As the justices listened to legal arguments, demonstrators said it was important their messages be heard too.
By the time arguments began indoors, the sidewalk in front of the court was filled. More than 100 health care law supporters walked in a circle, chanting slogans like “1, 2, 3, 4, health care is what we’re fighting for” and “Care for you. Care for me. Care for every family.” One supporter walked with a cane and another drove a motorized scooter. They were joined by a four-piece band of students from Howard University playing New Orleans-style jazz riffs on trumpets and a trombone.

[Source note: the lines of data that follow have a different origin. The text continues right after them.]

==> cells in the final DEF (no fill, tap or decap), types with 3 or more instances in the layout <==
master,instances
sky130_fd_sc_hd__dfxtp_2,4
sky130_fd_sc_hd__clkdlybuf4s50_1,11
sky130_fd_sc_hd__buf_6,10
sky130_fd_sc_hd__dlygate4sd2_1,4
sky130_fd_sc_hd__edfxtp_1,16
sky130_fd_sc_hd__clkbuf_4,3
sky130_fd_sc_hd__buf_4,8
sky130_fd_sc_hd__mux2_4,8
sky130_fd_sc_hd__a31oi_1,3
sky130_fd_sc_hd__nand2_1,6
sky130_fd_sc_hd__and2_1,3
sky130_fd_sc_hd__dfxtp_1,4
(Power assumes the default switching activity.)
<file path="config.mk">
export PLATFORM = sky130hd
export DESIGN_NAME = z80_io_cycle_master
export DESIGN_NICKNAME = d
export VERILOG_FILES = /design/src/rtl/z80_io_cycle_master_pkg.sv /design/src/rtl/z80_wait_timer.sv /design/src/rtl/z80_io_cycle_master.sv
export SDC_FILE = /design/constraint.sdc
export NUM_CORES = 1
export LEC_CHECK = 0
export CAP_MARGIN = 10
export CORE_MARGIN = 10
export CORE_UTILIZATION = 48
export CTS_BUF_LIST = sky130_fd_sc_hd__clkbuf_4 sky130_fd_sc_hd__clkbuf_8
export DETAILED_ROUTE_END_ITERATION = 6
export PLACE_DENSITY = 0.87
export SYNTH_ARGS = -nofsm -noshare
export SYNTH_HDL_FRONTEND = slang
export SYNTH_SLANG_ARGS = --single-unit
</file>
<file path="constraint.sdc">
create_clock -name i_clk -period 4.42 [get_ports i_clk]
set_input_delay 0.884 -clock i_clk [delete_from_list [all_inputs] [get_ports i_clk]]
set_output_delay 0.884 -clock i_clk [all_outputs]
set_load 0.01 [all_outputs]
</file>
<file path="src/rtl/z80_io_cycle_master_pkg.sv">
// rtl/z80_io_cycle_master_pkg.sv - shared Z80 bus definitions: state encoding, strobe levels, T-state counts
`ifndef Z80_BUS_DEFS_SV
`define Z80_BUS_DEFS_SV

package z80_io_cycle_master_pkg;

   typedef enum logic [2:0] {
      ST_IDLE = 3'd0,
      ST_T1   = 3'd1,
      ST_T2   = 3'd2,
      ST_TWA  = 3'd3,
      ST_TW   = 3'd4,
      ST_T3   = 3'd5
   } io_state_t;

   localparam logic STROBE_IDLE   = 1'b1;
   localparam logic STROBE_ACTIVE = 1'b0;

   // Minimum bus-cycle lengths, shared with the memory and M1 masters.
   localparam int TSTATES_IO_MIN  = 4;
   localparam int TSTATES_MEM_MIN = 3;

endpackage

`endif

</file>
<file path="src/rtl/z80_wait_timer.sv">
// rtl/z80_wait_timer.sv - TW-state counter with MAX_WAIT compare and sticky timeout flag
module z80_wait_timer #(
   parameter int MAX_WAIT = 255
) (
   input  logic clk,
   input  logic reset,
   input  logic clear,
   input  logic inc,
   input  logic expire,
   output logic at_max,
   output logic timed_out
);

   localparam int CW = (MAX_WAIT < 1) ? 1 : $clog2(MAX_WAIT + 1);
   localparam logic [CW-1:0] CNT_LIMIT = CW'(MAX_WAIT);
   localparam logic [CW-1:0] CNT_SAT   = '1;

   logic [CW-1:0] count;

   // Saturates rather than wrapping so an unbounded wait never aliases to a small count.
   always_ff @(posedge clk) begin
      if (reset || clear) begin
         count     <= '0;
         timed_out <= 1'b0;
      end else begin
         if (inc && (count != CNT_SAT))
            count <= count + CW'(1);
         if (expire)
            timed_out <= 1'b1;
      end
   end

   assign at_max = (MAX_WAIT != 0) && (count == CNT_LIMIT);

endmodule

</file>
<file path="src/rtl/z80_io_cycle_master.sv">
// rtl/z80_io_cycle_master.sv - Z80 I/O read/write bus-cycle master with WAIT_n and wait timeout
// Optional auto wait state (TWA) after T2 when Z80_IO_MASTER_AUTO_WAIT_EN is defined.
module z80_io_cycle_master
   import z80_io_cycle_master_pkg::*;
#(
   parameter int MAX_WAIT = 255
) (
   input  logic        i_clk,
   input  logic        i_reset,
   input  logic        i_req,
   input  logic        i_we,
   input  logic [15:0] i_addr,
   input  logic [7:0]  i_wdata,
   output logic        o_ready,
   output logic        o_ack,
   output logic        o_timeout,
   output logic [7:0]  o_rdata,
   output logic [15:0] o_addr,
   output logic [7:0]  o_data,
   output logic        o_data_oe,
   input  logic [7:0]  i_data,
   output logic        o_iorq_n,
   output logic        o_rd_n,
   output logic        o_wr_n,
   input  logic        i_wait_n
);

   io_state_t state, state_next;
   logic      we_q;
   logic      accept;
   logic      we_next;
   logic      strobe_on;
   logic      oe_next;
   logic      iorq_n_next, rd_n_next, wr_n_next;
   logic      tmr_clear, tmr_inc, tmr_expire, tmr_at_max, tmr_flag;

   z80_wait_timer #(.MAX_WAIT(MAX_WAIT)) u_wait_timer (
      .clk       (i_clk),
      .reset     (i_reset),
      .clear     (tmr_clear),
      .inc       (tmr_inc),
      .expire    (tmr_expire),
      .at_max    (tmr_at_max),
      .timed_out (tmr_flag)
   );

   assign o_ready = (state == ST_IDLE);

   always_comb begin
      state_next = state;
      accept     = 1'b0;
      tmr_clear  = 1'b0;
      tmr_inc    = 1'b0;
      tmr_expire = 1'b0;
      case (state)
         ST_IDLE: begin
            if (i_req) begin
               state_next = ST_T1;
               accept     = 1'b1;
               tmr_clear  = 1'b1;
            end
         end
         ST_T1: state_next = ST_T2;
`ifdef Z80_IO_MASTER_AUTO_WAIT_EN
         ST_T2: state_next = ST_TWA;
         ST_TWA: begin
`else
         ST_T2, ST_TWA: begin
`endif
            if (!i_wait_n) begin
               state_next = ST_TW;
               tmr_inc    = 1'b1;
            end else begin
               state_next = ST_T3;
            end
         end
         ST_TW: begin
            if (i_wait_n) begin
               state_next = ST_T3;
            end else if (tmr_at_max) begin
               state_next = ST_T3;
               tmr_expire = 1'b1;
            end else begin
               tmr_inc = 1'b1;
            end
         end
         ST_T3:   state_next = ST_IDLE;
         default: state_next = ST_IDLE;
      endcase

      // Bus levels are computed for the state being entered so they can be registered.
      we_next     = accept ? i_we : we_q;
      strobe_on   = (state_next == ST_T2) || (state_next == ST_TWA) ||
                    (state_next == ST_TW) || (state_next == ST_T3);
      oe_next     = (state_next != ST_IDLE) && we_next;
      iorq_n_next = strobe_on ? STROBE_ACTIVE : STROBE_IDLE;
      rd_n_next   = (strobe_on && !we_next) ? STROBE_ACTIVE : STROBE_IDLE;
      wr_n_next   = (strobe_on && we_next) ? STROBE_ACTIVE : STROBE_IDLE;
   end

   always_ff @(posedge i_clk) begin
      if (i_reset) begin
         state     <= ST_IDLE;
         we_q      <= 1'b0;
         o_addr    <= '0;
         o_data    <= '0;
         o_data_oe <= 1'b0;
         o_iorq_n  <= STROBE_IDLE;
         o_rd_n    <= STROBE_IDLE;
         o_wr_n    <= STROBE_IDLE;
         o_ack     <= 1'b0;
         o_timeout <= 1'b0;
         o_rdata   <= '0;
      end else begin
         state     <= state_next;
         if (accept) begin
            we_q   <= i_we;
            o_addr <= i_addr;
            o_data <= i_wdata;
         end
         o_data_oe <= oe_next;
         o_iorq_n  <= iorq_n_next;
         o_rd_n    <= rd_n_next;
         o_wr_n    <= wr_n_next;
         o_ack     <= (state == ST_T3);
         o_timeout <= (state == ST_T3) && tmr_flag;
         if ((state == ST_T3) && !we_q)
            o_rdata <= i_data;
      end
   end

endmodule

</file>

A much smaller group of detractors had their own signs including, “Mr. Obama tear down this bill.” To supporters’ chants of “We love Obamacare” the opponents who believe the law is unconstitutional answered with “We love the Constitution.”
Republican presidential candidate Rick Santorum held a brief press conference outside the court after the argument concluded. He vowed to fight for repeal of the health care law if elected and knocked rival Mitt Romney for putting in place a similar health care law as governor of Massachusetts.
At least two heated sidewalk discussions broke out between the law’s opponents and supporters, one of them a parent whose son had a kidney transplant and another whose wife has a health care business. But the demonstrations remained peaceful.
Early in the day, about two dozen doctors stood in front of the court for a press conference with speakers describing how their patients would be helped if the high court upholds the law meant to bring insurance coverage to almost every American.
“This is not about politics. It’s about people,” said Dr. Alice Chen of Los Angeles, executive director of Doctors for America, a group supporting the law.
Robert Kennedy, a resident in internal medicine at New York’s Jacobi Medical Center in The Bronx, described treating the uninsured, many of whom wait to come to the hospital until they are very sick. Kennedy, 29, said one uninsured man worried about the cost of care delayed going to the hospital for pneumonia until it became difficult for him to breathe.
Many opponents of the new law, meanwhile, wore American flag bandanas and called for the court to strike down the law. Keli Carender, 32, of Seattle, wore an American flag bandanna around her wrist and another stuck in her pants pocket. A tea party member, Carender said she has health insurance through her job at a nonprofit group but would drop it in protest if the law’s mandate that almost all Americans have insurance or pay a fine goes into effect in 2014.